William Michaelian, (born May 20, 1956) is an Armenian-American novelist, short-story writer, and poet. Born in Dinuba, California, a small town southeast of Fresno, Michaelian grew up on his family's farm.[1] He has lived in Salem, Oregon, since 1987.[2] His stories, poems, and drawings have appeared in literary periodicals in the United States and Armenia; his work has been performed on Armenian National Radio.[3] His fiction and poetry have appeared in Ararat (New York), a quarterly journal devoted to literary and historical work on Armenian subjects. He is also a contributor to the multilingual Armenian Poetry Project, curated and produced in New York by Lola Koundakjian. In 2003, he launched an open online literary dialogue, "The Conversation Continues", with John Berbrich, publisher and editor of the small press literary quarterly, Barbaric Yawp (Russell, New York).
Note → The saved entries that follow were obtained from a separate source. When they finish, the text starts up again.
$ cat config.mk
export PLATFORM = sky130hd
export DESIGN_NAME = damage_rect_accumulator_unit
export DESIGN_NICKNAME = d
export VERILOG_FILES = /design/src/dra_pkg.sv /design/src/dra_front.sv /design/src/dra_back.sv /design/src/damage_rect_accumulator_unit.sv
export SDC_FILE = /design/constraint.sdc
export NUM_CORES = 2
export LEC_CHECK = 0
export BUFFER_PORTS_ARGS = -buffer_cell sky130_fd_sc_hd__buf_2
export CAP_MARGIN = 10
export CORE_MARGIN = 4
export CORE_UTILIZATION = 41
export CTS_BUF_LIST = sky130_fd_sc_hd__clkbuf_4 sky130_fd_sc_hd__clkbuf_8
export DETAILED_ROUTE_END_ITERATION = 12
export HOLD_SLACK_MARGIN = 0.08
export PLACE_DENSITY_LB_ADDON = 0.3
export SLEW_MARGIN = 5
export SYNTH_ARGS = -nofsm -noshare
export SYNTH_HDL_FRONTEND = slang
export SYNTH_SLANG_ARGS = --single-unit
$ cat constraint.sdc
create_clock -name clock -period 21 [get_ports clock]
set_input_delay 6.3 -clock clock [delete_from_list [all_inputs] [get_ports clock]]
set_output_delay 6.3 -clock clock [all_outputs]
set_load 0.005 [all_outputs]
$ cat src/dra_pkg.sv
// Package: shared types and constants for the damage rectangle accumulator
`default_nettype none
package dra_pkg;
   localparam int MaxRects  = 8;
   localparam int SlotW     = $clog2(MaxRects);
   localparam int CntW      = $clog2(MaxRects + 1);
   localparam int QDepth    = 2;
   localparam logic [12:0] SurfLimit = 13'd4096;

   localparam logic [1:0] REG_WIDTH  = 2'd0;
   localparam logic [1:0] REG_HEIGHT = 2'd1;
   localparam logic [1:0] REG_ENABLE = 2'd2;

   typedef enum logic [1:0] {
      ACT_ADD    = 2'd0,
      ACT_FULL   = 2'd1,
      ACT_FINISH = 2'd2,
      ACT_NONE   = 2'd3
   } action_type;

   typedef struct packed {
      logic [12:0] l;
      logic [12:0] t;
      logic [12:0] r;
      logic [12:0] b;
   } box_type;

   typedef enum logic [1:0] {
      CMD_ADD    = 2'd0,
      CMD_FULL   = 2'd1,
      CMD_FINISH = 2'd2
   } cmd_kind_type;

   typedef struct packed {
      cmd_kind_type kind;
      logic         trk;
      box_type      box;
      logic         empty;
      logic [12:0]  w;
      logic [12:0]  h;
   } cmd_type;

   typedef enum logic [3:0] {
      ST_IDLE, ST_SCAN, ST_INSERT, ST_GROW_RD, ST_GROW_MUL, ST_GROW_CMP,
      ST_MERGE, ST_SUM_RD, ST_SUM_MUL, ST_SUM_ACC, ST_DECIDE, ST_EMIT_RD,
      ST_EMIT_WAIT, ST_EMIT
   } state_type;
endpackage
`default_nettype wire

$ cat src/dra_front.sv
// Front end: accepts items, clamps bounds, queues commands
`default_nettype none
module dra_front
   import dra_pkg::*;
(
   input  wire logic        clock,
   input  wire logic        reset,
   input  wire logic        req_valid,
   output logic             req_ready,
   input  wire logic [1:0]  req_action,
   input  wire logic signed [15:0] req_rect_left,
   input  wire logic signed [15:0] req_rect_top,
   input  wire logic signed [15:0] req_rect_right,
   input  wire logic signed [15:0] req_rect_bottom,
   input  wire logic [12:0] sw,
   input  wire logic [12:0] sh,
   input  wire logic        en,
   output logic             cmd_valid,
   input  wire logic        cmd_ready,
   output cmd_type          cmd
);
   cmd_type q_ff [QDepth];
   logic [0:0] wp_ff, rp_ff, wp_in, rp_in;
   logic [1:0] n_ff, n_in;
   logic signed [16:0] w, h, l, t, r, b;
   cmd_type c;
   logic push, pop;

   assign req_ready = (n_ff != 2'(QDepth));
   assign push = req_valid && req_ready && (req_action != ACT_NONE);
   assign pop  = cmd_valid && cmd_ready;
   assign cmd_valid = (n_ff != 2'd0);
   assign cmd = q_ff[rp_ff];

   always_comb begin
      w = (sw > SurfLimit) ? 17'sd4096 : signed'({4'd0, sw});
      h = (sh > SurfLimit) ? 17'sd4096 : signed'({4'd0, sh});
      l = 17'(req_rect_left);
      t = 17'(req_rect_top);
      r = 17'(req_rect_right);
      b = 17'(req_rect_bottom);
      if (l < 0) l = '0;
      if (t < 0) t = '0;
      if (r > w) r = w;
      if (b > h) b = h;
      c.kind  = cmd_kind_type'(req_action);
      c.trk   = en;
      c.empty = (r <= l) || (b <= t);
      c.box.l = l[12:0];
      c.box.t = t[12:0];
      c.box.r = r[12:0];
      c.box.b = b[12:0];
      c.w = w[12:0];
      c.h = h[12:0];
      wp_in = push ? wp_ff + 1'b1 : wp_ff;
      rp_in = pop ? rp_ff + 1'b1 : rp_ff;
      n_in  = n_ff + 2'(push) - 2'(pop);
   end

   always_ff @(posedge clock) begin
      if (reset) begin
         wp_ff <= '0;
         rp_ff <= '0;
         n_ff  <= '0;
      end else begin
         wp_ff <= wp_in;
         rp_ff <= rp_in;
         n_ff  <= n_in;
      end
      if (push) q_ff[wp_ff] <= c;
   end

   a_cnt: assert property (@(posedge clock) disable iff (reset) n_ff <= 2'(QDepth))
      else $error("queue overflow");
   a_full: assert property (@(posedge clock) disable iff (reset)
      (n_ff == 2'(QDepth)) |-> !req_ready) else $error("ready while full");
   a_emp: assert property (@(posedge clock) disable iff (reset)
      (n_ff == 2'd0) |-> !cmd_valid) else $error("valid while empty");
endmodule
`default_nettype wire

$ cat src/dra_back.sv
// Back end: rectangle store, merge logic, frame result sequencer
`default_nettype none
module dra_back
   import dra_pkg::*;
(
   input  wire logic        clock,
   input  wire logic        reset,
   input  wire logic        cmd_valid,
   output logic             cmd_ready,
   input  wire cmd_type     cmd,
   output logic             rsp_valid,
   input  wire logic        rsp_ready,
   output logic [11:0]      rsp_out_x,
   output logic [11:0]      rsp_out_y,
   output logic [12:0]      rsp_out_w,
   output logic [12:0]      rsp_out_h,
   output logic             rsp_full_repaint,
   output logic             rsp_unchanged,
   output logic             rsp_last_rect
);
   box_type mem [MaxRects];
   box_type rd_ff;
   state_type st_ff, st_in;
   cmd_type c_ff, c_in;
   logic [CntW-1:0] cnt_ff, cnt_in;
   logic [SlotW-1:0] idx_ff, idx_in, best_ff, best_in, ra;
   logic chg_ff, chg_in, full_ff, full_in;
   logic [25:0] ga_ff, gb_ff, prod_ff;
   logic [26:0] bg_ff, bg_in;
   logic [28:0] sum_ff, sum_in;
   logic [36:0] lim_prod, sum_x10;
   logic [12:0] w_ff, h_ff;
   box_type u, ou;
   logic [12:0] ul, ut, ur, ub, il, it, ir, ib;
   logic ov, we, last_idx;
   box_type wd;
   logic [SlotW-1:0] wa;
   logic [11:0] ox_in, oy_in;
   logic [12:0] ow_in, oh_in;
   logic of_in, ou_in, ol_in, ld;
   logic [11:0] ox_ff, oy_ff;
   logic [12:0] ow_ff, oh_ff;
   logic of_ff, oun_ff, ol_ff, ov_ff, ov_in;
   logic [26:0] g;

   assign rsp_valid = ov_ff;
   assign rsp_out_x = ox_ff;
   assign rsp_out_y = oy_ff;
   assign rsp_out_w = ow_ff;
   assign rsp_out_h = oh_ff;
   assign rsp_full_repaint = of_ff;
   assign rsp_unchanged = oun_ff;
   assign rsp_last_rect = ol_ff;

   always_comb begin
      ul = (rd_ff.l < c_ff.box.l) ? rd_ff.l : c_ff.box.l;
      ut = (rd_ff.t < c_ff.box.t) ? rd_ff.t : c_ff.box.t;
      ur = (rd_ff.r > c_ff.box.r) ? rd_ff.r : c_ff.box.r;
      ub = (rd_ff.b > c_ff.box.b) ? rd_ff.b : c_ff.box.b;
      u = '{ul, ut, ur, ub};
      il = (rd_ff.l > c_ff.box.l) ? rd_ff.l : c_ff.box.l;
      it = (rd_ff.t > c_ff.box.t) ? rd_ff.t : c_ff.box.t;
      ir = (rd_ff.r < c_ff.box.r) ? rd_ff.r : c_ff.box.r;
      ib = (rd_ff.b < c_ff.box.b) ? rd_ff.b : c_ff.box.b;
      ov = (il < ir) && (it < ib);
      ou = u;
      // sum > floor(6*w*h/10) is the same as 10*sum > 6*w*h
      lim_prod = 37'(26'(w_ff) * 26'(h_ff)) * 37'd6;
      sum_x10 = 37'(sum_ff) * 37'd10;
      g = 27'(prod_ff) - 27'(ga_ff);
      last_idx = (32'(idx_ff) + 32'd1 == 32'(cnt_ff));
   end

   always_comb begin
      st_in = st_ff; c_in = c_ff; cnt_in = cnt_ff; idx_in = idx_ff; best_in = best_ff;
      chg_in = chg_ff; full_in = full_ff; bg_in = bg_ff; sum_in = sum_ff;
      we = 1'b0; wa = idx_ff; wd = ou; ra = idx_ff;
      cmd_ready = 1'b0; ld = 1'b0;
      ox_in = '0; oy_in = '0; ow_in = '0; oh_in = '0; of_in = 1'b0; ou_in = 1'b0; ol_in = 1'b0;
      ov_in = ov_ff && !rsp_ready;
      unique case (st_ff)
         ST_IDLE: begin
            cmd_ready = 1'b1;
            idx_in = '0; ra = '0;
            if (cmd_valid) begin
               c_in = cmd;
               unique case (cmd.kind)
                  CMD_FULL: begin chg_in = 1'b1; full_in = 1'b1; end
                  CMD_ADD: begin
                     chg_in = 1'b1;
                     if (!cmd.trk) full_in = 1'b1;
                     else if (!full_ff && !cmd.empty)
                        st_in = (cnt_ff == '0) ? ST_INSERT : ST_SCAN;
                  end
                  CMD_FINISH: begin
                     sum_in = '0;
                     if (!chg_ff && !full_ff) st_in = ST_DECIDE;
                     else if (full_ff || cnt_ff == '0) begin
                        full_in = 1'b1; st_in = ST_DECIDE;
                     end
                     else st_in = ST_SUM_RD;
                  end
                  default: ;
               endcase
            end
         end
         ST_SCAN: begin
            if (ov) begin
               we = 1'b1; st_in = ST_IDLE;
            end else if (last_idx) begin
               if (32'(cnt_ff) < MaxRects) st_in = ST_INSERT;
               else begin idx_in = '0; ra = '0; bg_in = 27'h7ffffff; st_in = ST_GROW_RD; end
            end else begin
               idx_in = idx_ff + SlotW'(1); ra = idx_ff + SlotW'(1);
            end
         end
         ST_INSERT: begin
            we = 1'b1; wa = SlotW'(cnt_ff); wd = c_ff.box;
            cnt_in = cnt_ff + CntW'(1); st_in = ST_IDLE;
         end
         ST_GROW_RD: st_in = ST_GROW_MUL;
         ST_GROW_MUL: st_in = ST_GROW_CMP;
         ST_GROW_CMP: begin
            if (g < bg_ff) begin bg_in = g; best_in = idx_ff; end
            if (32'(idx_ff) == MaxRects - 1) begin ra = (g < bg_ff) ? idx_ff : best_ff;
               st_in = ST_MERGE; end
            else begin
               idx_in = idx_ff + SlotW'(1); ra = idx_ff + SlotW'(1); st_in = ST_GROW_RD;
            end
         end
         ST_MERGE: begin
            we = 1'b1; wa = best_ff; st_in = ST_IDLE;
         end
         ST_SUM_RD: st_in = ST_SUM_MUL;
         ST_SUM_MUL: st_in = ST_SUM_ACC;
         ST_SUM_ACC: begin
            sum_in = sum_ff + 29'(prod_ff);
            if (last_idx) st_in = ST_DECIDE;
            else begin
               idx_in = idx_ff + SlotW'(1); ra = idx_ff + SlotW'(1); st_in = ST_SUM_RD;
            end
         end
         ST_DECIDE: begin
            if (!ov_ff || rsp_ready) begin
               if (!chg_ff && !full_ff) begin
                  ld = 1'b1; ou_in = 1'b1; ol_in = 1'b1; st_in = ST_IDLE;
               end else if (full_ff || sum_x10 > lim_prod) begin
                  ld = 1'b1; of_in = 1'b1; ol_in = 1'b1;
                  ow_in = w_ff; oh_in = h_ff; st_in = ST_IDLE;
               end else begin
                  idx_in = '0; ra = '0; st_in = ST_EMIT_RD;
               end
               if (st_in == ST_IDLE) begin
                  cnt_in = '0; chg_in = 1'b0; full_in = 1'b0;
               end
            end
         end
         ST_EMIT_RD: st_in = ST_EMIT;
         ST_EMIT_WAIT: st_in = ST_EMIT;
         ST_EMIT: begin
            if (!ov_ff || rsp_ready) begin
               ld = 1'b1;
               ox_in = rd_ff.l[11:0]; oy_in = rd_ff.t[11:0];
               ow_in = rd_ff.r - rd_ff.l; oh_in = rd_ff.b - rd_ff.t;
               ol_in = last_idx;
               if (last_idx) begin
                  st_in = ST_IDLE; cnt_in = '0; chg_in = 1'b0; full_in = 1'b0;
               end else begin
                  idx_in = idx_ff + SlotW'(1); ra = idx_ff + SlotW'(1); st_in = ST_EMIT_WAIT;
               end
            end
         end
         default: st_in = ST_IDLE;
      endcase
      if (ld) ov_in = 1'b1;
   end

   always_ff @(posedge clock) begin
      if (reset) begin
         st_ff <= ST_IDLE; cnt_ff <= '0; chg_ff <= 1'b0; full_ff <= 1'b0; ov_ff <= 1'b0;
      end else begin
         st_ff <= st_in; cnt_ff <= cnt_in; chg_ff <= chg_in; full_ff <= full_in; ov_ff <= ov_in;
      end
      c_ff <= c_in; idx_ff <= idx_in; best_ff <= best_in; bg_ff <= bg_in; sum_ff <= sum_in;
      if (st_ff == ST_IDLE && cmd_valid) begin w_ff <= cmd.w; h_ff <= cmd.h; end
      if (we) mem[wa] <= wd;
      rd_ff <= mem[ra];
      ga_ff <= 26'(rd_ff.r - rd_ff.l) * 26'(rd_ff.b - rd_ff.t);
      gb_ff <= 26'(u.r - u.l) * 26'(u.b - u.t);
      prod_ff <= (st_ff == ST_SUM_MUL) ? ga_ff : gb_ff;
      if (ld) begin
         ox_ff <= ox_in; oy_ff <= oy_in; ow_ff <= ow_in; oh_ff <= oh_in;
         of_ff <= of_in; oun_ff <= ou_in; ol_ff <= ol_in;
      end
   end

   a_cnt: assert property (@(posedge clock) disable iff (reset) 32'(cnt_ff) <= MaxRects)
      else $error("count overflow");
   a_hold: assert property (@(posedge clock) disable iff (reset)
      (ov_ff && !rsp_ready) |=> ov_ff) else $error("result dropped");
   a_clr: assert property (@(posedge clock) disable iff (reset)
      (ld && ol_in) |=> (cnt_ff == '0 && !chg_ff)) else $error("frame not cleared");
endmodule
`default_nettype wire

$ cat src/damage_rect_accumulator_unit.sv
// Top level: damage rectangle accumulator
// Throughput: sequential; the back end serves one command at a time (slot walks over memory).
// Input side takes items through a two-entry queue; results leave one at a time through a held output register.
// Reset is synchronous; it clears counts, flags and config to 1920, 1080, enabled.
`default_nettype none
module damage_rect_accumulator_unit
   import dra_pkg::*;
(
   input  wire logic        clock,
   input  wire logic        reset,
   input  wire logic        req_valid,
   output logic             req_ready,
   input  wire logic [1:0]  req_action,
   input  wire logic signed [15:0] req_rect_left,
   input  wire logic signed [15:0] req_rect_top,
   input  wire logic signed [15:0] req_rect_right,
   input  wire logic signed [15:0] req_rect_bottom,
   output logic             rsp_valid,
   input  wire logic        rsp_ready,
   output logic [11:0]      rsp_out_x,
   output logic [11:0]      rsp_out_y,
   output logic [12:0]      rsp_out_w,
   output logic [12:0]      rsp_out_h,
   output logic             rsp_full_repaint,
   output logic             rsp_unchanged,
   output logic             rsp_last_rect,
   input  wire logic        csr_we,
   input  wire logic [1:0]  csr_index,
   input  wire logic [12:0] csr_wdata
);
   logic [12:0] sw_ff, sh_ff;
   logic en_ff;
   logic cmd_valid, cmd_ready;
   cmd_type cmd;

   always_ff @(posedge clock) begin
      if (reset) begin
         sw_ff <= 13'd1920; sh_ff <= 13'd1080; en_ff <= 1'b1;
      end else if (csr_we) begin
         if (csr_index == REG_WIDTH) sw_ff <= csr_wdata;
         if (csr_index == REG_HEIGHT) sh_ff <= csr_wdata;
         if (csr_index == REG_ENABLE) en_ff <= csr_wdata[0];
      end
   end

   dra_front u_front (
      .clock, .reset, .req_valid, .req_ready, .req_action, .req_rect_left, .req_rect_top,
      .req_rect_right, .req_rect_bottom, .sw(sw_ff), .sh(sh_ff), .en(en_ff),
      .cmd_valid, .cmd_ready, .cmd
   );

   dra_back u_back (
      .clock, .reset, .cmd_valid, .cmd_ready, .cmd, .rsp_valid, .rsp_ready,
      .rsp_out_x, .rsp_out_y, .rsp_out_w, .rsp_out_h, .rsp_full_repaint,
      .rsp_unchanged, .rsp_last_rect
   );
endmodule
`default_nettype wire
Michaelian's work has been compared by reviewers to that of Walt Whitman, James Thurber, Samuel Beckett,[4] and Fyodor Dostoevsky.[5] Analysis of contemporary human behavior, sympathy for the downtrodden, humor, satire, and a strong anti-war sentiment are hallmarks of his work. Much of his poetry and prose bears a lyrical, rhythmic quality; in many pieces, its visual appearance adds to this effect.[6] Other influences include Richard Brautigan, Thomas Wolfe, Guy de Maupassant, and William Saroyan,[7] the author's contemporary and grandmother's first cousin.[8]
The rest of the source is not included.